TASK TO COMPLETE: After reading the data below, copy out every line that contains the word "have".

RECORD EXTRACTS Start Marker

[src/shared/rsc_pkg.sv]
// Package of strap widths, encodings and reset values for the strap loader
package rsc_pkg;
   // Strap field widths
   localparam int RATIO_W = 3;
   localparam int ROM_W = 4;
   localparam int HOST_W = 3;
   localparam int PORT_W = 4;
   localparam int SEQ_W = 2;
   localparam int VEC_W = 32;
   localparam int ETH_N = 4;
   // Pin-side synchroniser depth
   localparam int SYNC_STAGES = 2;
   // Multiplier strap encodings
   localparam logic [2:0] RATIO_CODE_X10 = 3'h4;
   localparam logic [2:0] RATIO_CODE_X2 = 3'h4;
   localparam logic [4:0] PLAT_MULT_X10 = 5'h0A;
   localparam logic [4:0] CORE_MULT_X2 = 5'h02;
   localparam logic [4:0] MEM_MULT_X10 = 5'h0A;
   // Pull-up defaults of straps that have one
   localparam logic [3:0] ROM_DEFAULT = 4'hF;
   localparam logic [2:0] HOST_DEFAULT = 3'h7;
   localparam logic [3:0] PORT_DEFAULT = 4'hF;
   localparam logic [1:0] HOLDOFF_DEFAULT = 2'h3;
   localparam logic [1:0] SEQ_DEFAULT = 2'h3;
   localparam logic MEMTYPE_DEFAULT = 1'b1;
   localparam logic CTLEN_DEFAULT = 1'b1;
   localparam logic [3:0] ETH_DEFAULT = 4'hF;
   localparam logic REFCLK_DEFAULT = 1'b1;
   // Decoded values
   localparam logic [3:0] ROM_LOCAL_GPCS32 = 4'hF;
   localparam logic [2:0] HOST_ALL_ROOT = 3'h7;
   localparam logic [3:0] PORT_SRIO_X4 = 4'hC;
   localparam logic [1:0] SEQ_DISABLED = 2'h3;
   localparam logic MEMTYPE_DDR2 = 1'b0;
   localparam logic ETH_SERIAL = 1'b0;
   localparam logic REFCLK_125 = 1'b1;
   localparam logic HOLD_RELEASE = 1'b1;
   // Loader states
   typedef enum logic [2:0] {
      RSC_RESET = 3'b001,
      RSC_SAMPLE = 3'b010,
      RSC_RUN = 3'b100
   } rsc_state_t;
endpackage

[src/hdl/rsc_loader.sv]
// Reset strap capture and decode for a dual-core processor
//
// Operation
// Straps captured while master reset is held; configuration follows.
// Board logic generates master reset locally from its own reset circuitry.
// Board logic drives straps from switches or fixed board values.
// Straps with pull-ups read as one when undriven during reset.
// Platform ratio strap 100 gives platform clock ten times system clock.
// Core ratio strap 100 runs that core at twice the platform clock.
// Memory ratio strap 100 gives memory clock ten times reference clock.
// ROM strap 1111 selects 32-bit local-bus ROM on chip-select machine.
// Host strap 111 makes the processor root complex on all interfaces.
// Port strap 1100 selects four-lane serial link, 3.125 Gbps, 125 MHz.
// Hold-off straps 10: first core boots, second core held off.
// Sequencer strap 11 disables the boot sequencer; no serial ROM read.
// Memory type 0 selects DDR2 memory, clock enable low in reset.
// Controller-enable 0 puts Ethernet ports three and four serial.
// Ethernet mode strap 0 puts that controller in serial interface mode.
// Serial lane reference strap 1 selects a 125 MHz reference clock.
// A 32-bit general vector is captured at reset into a register.
// Board holds straps stable across reset then releases shared pins.
// Board may leave pulled-up straps undriven when value equals default.
`timescale 1ns/1ps
module rsc_loader
   import rsc_pkg::*;
(
   // Clock and master reset
   input wire logic CLK_IN,
   input wire logic RST_IN,
   // Clock ratio straps
   input wire logic [rsc_pkg::RATIO_W-1:0] PLAT_RATIO_STRAP_IN,
   input wire logic [rsc_pkg::RATIO_W-1:0] FIRST_CORE_CLOCK_RATIO_STRAP_IN,
   input wire logic [rsc_pkg::RATIO_W-1:0] SECOND_CORE_CLOCK_RATIO_STRAP_IN,
   input wire logic [rsc_pkg::RATIO_W-1:0] MEM_RATIO_STRAP_IN,
   // Boot and role straps, value plus drive-present flags
   input wire logic [rsc_pkg::ROM_W-1:0] ROM_LOC_STRAP_IN,
   input wire logic [rsc_pkg::ROM_W-1:0] ROM_LOC_DRIVEN_IN,
   input wire logic [rsc_pkg::HOST_W-1:0] HOST_ROLE_STRAP_IN,
   input wire logic [rsc_pkg::HOST_W-1:0] HOST_ROLE_DRIVEN_IN,
   input wire logic [rsc_pkg::PORT_W-1:0] PORT_SEL_STRAP_IN,
   input wire logic [rsc_pkg::PORT_W-1:0] PORT_SEL_DRIVEN_IN,
   input wire logic FIRST_CORE_BOOT_HOLDOFF_STRAP_IN,
   input wire logic SECOND_CORE_BOOT_HOLDOFF_STRAP_IN,
   input wire logic [1:0] HOLDOFF_DRIVEN_IN,
   input wire logic [rsc_pkg::SEQ_W-1:0] BOOT_SEQ_STRAP_IN,
   input wire logic [rsc_pkg::SEQ_W-1:0] BOOT_SEQ_DRIVEN_IN,
   // Memory and Ethernet straps, value plus drive-present flags
   input wire logic MEM_TYPE_STRAP_IN,
   input wire logic MEM_TYPE_DRIVEN_IN,
   input wire logic CTL_EN_STRAP_IN,
   input wire logic CTL_EN_DRIVEN_IN,
   input wire logic ETH1_SERIAL_MODE_STRAP_IN,
   input wire logic ETH2_SERIAL_MODE_STRAP_IN,
   input wire logic ETH3_SERIAL_MODE_STRAP_IN,
   input wire logic ETH4_SERIAL_MODE_STRAP_IN,
   input wire logic [rsc_pkg::ETH_N-1:0] ETH_MODE_DRIVEN_IN,
   input wire logic REFCLK_SEL_STRAP_IN,
   input wire logic REFCLK_SEL_DRIVEN_IN,
   // General configuration vector from local address/data pins
   input wire logic [rsc_pkg::VEC_W-1:0] GEN_VECTOR_IN,
   // Raw captured straps
   output logic [rsc_pkg::RATIO_W-1:0] PLAT_RATIO_OUT,
   output logic [rsc_pkg::RATIO_W-1:0] FIRST_CORE_RATIO_OUT,
   output logic [rsc_pkg::RATIO_W-1:0] SECOND_CORE_RATIO_OUT,
   output logic [rsc_pkg::RATIO_W-1:0] MEM_RATIO_OUT,
   output logic [rsc_pkg::ROM_W-1:0] ROM_LOC_OUT,
   output logic [rsc_pkg::HOST_W-1:0] HOST_ROLE_OUT,
   output logic [rsc_pkg::PORT_W-1:0] PORT_SEL_OUT,
   // Decoded clock multipliers, zero for unsupported codes
   output logic [4:0] PLAT_MULT_OUT,
   output logic [4:0] FIRST_CORE_MULT_OUT,
   output logic [4:0] SECOND_CORE_MULT_OUT,
   output logic [4:0] MEM_MULT_OUT,
   // Decoded boot and role settings
   output logic BOOT_LOCAL_ROM32_OUT,
   output logic ROOT_COMPLEX_ALL_OUT,
   output logic SRIO_X4_3G125_OUT,
   output logic FIRST_CORE_RUN_OUT,
   output logic SECOND_CORE_RUN_OUT,
   output logic BOOT_SEQ_EN_OUT,
   // Decoded memory and Ethernet settings
   output logic MEM_DDR2_OUT,
   output logic MEM_CKE_OUT,
   output logic CTL_EN_OUT,
   output logic [rsc_pkg::ETH_N-1:0] ETH_SERIAL_OUT,
   output logic REFCLK_125_OUT,
   // General reset vector register and status
   output logic [rsc_pkg::VEC_W-1:0] GENERAL_RESET_VECTOR_REGISTER_OUT,
   output logic CONFIG_VALID_OUT
);
   localparam int SEL_W = 4 * RATIO_W + ROM_W + HOST_W + PORT_W + 2 + SEQ_W
      + 3 + ETH_N;
   localparam int RAW_W = SEL_W + VEC_W;

   rsc_state_t state;
   rsc_state_t next_state;
   logic [RAW_W-1:0] pins_raw;
   logic [RAW_W-1:0] pins_sync;
   logic [SEL_W-1:0] drv_sync;
   logic [SEL_W-1:0] drv_raw;
   logic [SEL_W-1:0] dflt;
   logic [SEL_W-1:0] resolved;
   logic [SEL_W-1:0] cap;
   logic [1:0] holdoff_raw;
   logic [1:0] holdoff;
   logic [ETH_N-1:0] eth_raw;
   logic [SEQ_W-1:0] seq;
   logic mem_type;
   logic ctl_en;
   logic [ETH_N-1:0] eth_mode;
   logic refclk;

   // Ratio codes: returns multiplier, zero for codes not supported
   function automatic logic [4:0] ratio_mult(input logic [2:0] code,
                                             input logic [2:0] match,
                                             input logic [4:0] mult);
      ratio_mult = (code == match) ? mult : 5'h00;
   endfunction

   // Value-or-pull-up: undriven bits read as their default
   function automatic logic [SEL_W-1:0] pull(input logic [SEL_W-1:0] v,
                                             input logic [SEL_W-1:0] d,
                                             input logic [SEL_W-1:0] p);
      pull = (v & d) | (p & ~d);
   endfunction

   // Gather pins into one vector so one synchroniser serves them all
   assign holdoff_raw = {FIRST_CORE_BOOT_HOLDOFF_STRAP_IN,
                         SECOND_CORE_BOOT_HOLDOFF_STRAP_IN};
   assign eth_raw = {ETH4_SERIAL_MODE_STRAP_IN, ETH3_SERIAL_MODE_STRAP_IN,
                     ETH2_SERIAL_MODE_STRAP_IN, ETH1_SERIAL_MODE_STRAP_IN};
   assign pins_raw = {GEN_VECTOR_IN,
                      PLAT_RATIO_STRAP_IN, FIRST_CORE_CLOCK_RATIO_STRAP_IN,
                      SECOND_CORE_CLOCK_RATIO_STRAP_IN, MEM_RATIO_STRAP_IN,
                      ROM_LOC_STRAP_IN, HOST_ROLE_STRAP_IN, PORT_SEL_STRAP_IN,
                      holdoff_raw, BOOT_SEQ_STRAP_IN, MEM_TYPE_STRAP_IN,
                      CTL_EN_STRAP_IN, REFCLK_SEL_STRAP_IN, eth_raw};
   // Ratio straps have no pull-up, so they always count as driven
   assign drv_raw = {{(4 * RATIO_W){1'b1}}, ROM_LOC_DRIVEN_IN,
                     HOST_ROLE_DRIVEN_IN, PORT_SEL_DRIVEN_IN,
                     HOLDOFF_DRIVEN_IN, BOOT_SEQ_DRIVEN_IN,
                     MEM_TYPE_DRIVEN_IN, CTL_EN_DRIVEN_IN,
                     REFCLK_SEL_DRIVEN_IN, ETH_MODE_DRIVEN_IN};
   assign dflt = {{(4 * RATIO_W){1'b0}}, ROM_DEFAULT, HOST_DEFAULT,
                  PORT_DEFAULT, HOLDOFF_DEFAULT, SEQ_DEFAULT, MEMTYPE_DEFAULT,
                  CTLEN_DEFAULT, REFCLK_DEFAULT, ETH_DEFAULT};

   // Strap pins come from the board, outside this clock domain
   rsc_sync #(
      .WIDTH(RAW_W)
   ) u_pin_sync (
      .clk_in(CLK_IN),
      .rst_in(1'b0),
      .d_in(pins_raw),
      .q_out(pins_sync)
   );

   rsc_sync #(
      .WIDTH(SEL_W)
   ) u_drv_sync (
      .clk_in(CLK_IN),
      .rst_in(1'b0),
      .d_in(drv_raw),
      .q_out(drv_sync)
   );

   // Undriven pulled-up straps resolve to their default
   assign resolved = pull(pins_sync[SEL_W-1:0], drv_sync, dflt);

   // Sequencer: reset state throughout reset, then sample and run on the two edges after release
   always_comb begin
      next_state = state;
      case (state)
         RSC_RESET: next_state = RSC_SAMPLE;
         RSC_SAMPLE: next_state = RSC_RUN;
         RSC_RUN: next_state = RSC_RUN;
         default: next_state = RSC_RESET;
      endcase
   end

   // Reset is the master reset; clocking continues while it is held
   always_ff @(posedge CLK_IN or posedge RST_IN) begin
      if (RST_IN) begin
         state <= RSC_RESET;
      end else begin
         state <= next_state;
      end
   end

   // Capture runs until two edges after reset falls; the pins must hold to the last edge before release.
   // Async reset cannot load a port, so capture is a plain clocked process
   // gated by the synchronised reset level instead.
   logic [1:0] rst_sync;
   always_ff @(posedge CLK_IN) begin
      rst_sync <= {rst_sync[0], RST_IN};
   end

   always_ff @(posedge CLK_IN) begin
      if (rst_sync[1]) begin
         cap <= resolved;

         GENERAL_RESET_VECTOR_REGISTER_OUT <= pins_sync[RAW_W-1:SEL_W];
      end
   end

   // Field split of the captured word
   assign {PLAT_RATIO_OUT, FIRST_CORE_RATIO_OUT, SECOND_CORE_RATIO_OUT,
           MEM_RATIO_OUT, ROM_LOC_OUT, HOST_ROLE_OUT, PORT_SEL_OUT, holdoff,
           seq, mem_type, ctl_en, refclk, eth_mode} = cap;

   // Clock multiplier decode
   assign PLAT_MULT_OUT = ratio_mult(PLAT_RATIO_OUT, RATIO_CODE_X10,
                                     PLAT_MULT_X10);
   assign FIRST_CORE_MULT_OUT = ratio_mult(FIRST_CORE_RATIO_OUT,
                                           RATIO_CODE_X2, CORE_MULT_X2);
   assign SECOND_CORE_MULT_OUT = ratio_mult(SECOND_CORE_RATIO_OUT,
                                            RATIO_CODE_X2, CORE_MULT_X2);
   assign MEM_MULT_OUT = ratio_mult(MEM_RATIO_OUT, RATIO_CODE_X10,
                                    MEM_MULT_X10);

   // Boot and role decode
   assign BOOT_LOCAL_ROM32_OUT = (ROM_LOC_OUT == ROM_LOCAL_GPCS32);
   assign ROOT_COMPLEX_ALL_OUT = (HOST_ROLE_OUT == HOST_ALL_ROOT);
   assign SRIO_X4_3G125_OUT = (PORT_SEL_OUT == PORT_SRIO_X4);
   // Cores stay held until configuration is valid
   assign FIRST_CORE_RUN_OUT = CONFIG_VALID_OUT
      && (holdoff[1] == HOLD_RELEASE);
   assign SECOND_CORE_RUN_OUT = CONFIG_VALID_OUT
      && (holdoff[0] == HOLD_RELEASE);
   assign BOOT_SEQ_EN_OUT = CONFIG_VALID_OUT
      && (seq != SEQ_DISABLED);

   // Memory and Ethernet decode
   assign MEM_DDR2_OUT = (mem_type == MEMTYPE_DDR2);
   // Clock enable held low throughout reset for DDR2
   assign MEM_CKE_OUT = CONFIG_VALID_OUT || !MEM_DDR2_OUT;
   assign CTL_EN_OUT = (ctl_en == 1'b0);
   // Ports three and four are forced serial when controller enable is on
   assign ETH_SERIAL_OUT = {(eth_mode[3] == ETH_SERIAL) || CTL_EN_OUT,
                            (eth_mode[2] == ETH_SERIAL) || CTL_EN_OUT,
                            eth_mode[1] == ETH_SERIAL,
                            eth_mode[0] == ETH_SERIAL};
   assign REFCLK_125_OUT = (refclk == REFCLK_125);

   // Configuration is valid once the sequencer has passed sample and reached run
   assign CONFIG_VALID_OUT = (state == RSC_RUN);
endmodule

RECORD EXTRACTS End Marker

EXERCISE OUTPUT:
   // Pull-up defaults of straps that have one
   // Ratio straps have no pull-up, so they always count as driven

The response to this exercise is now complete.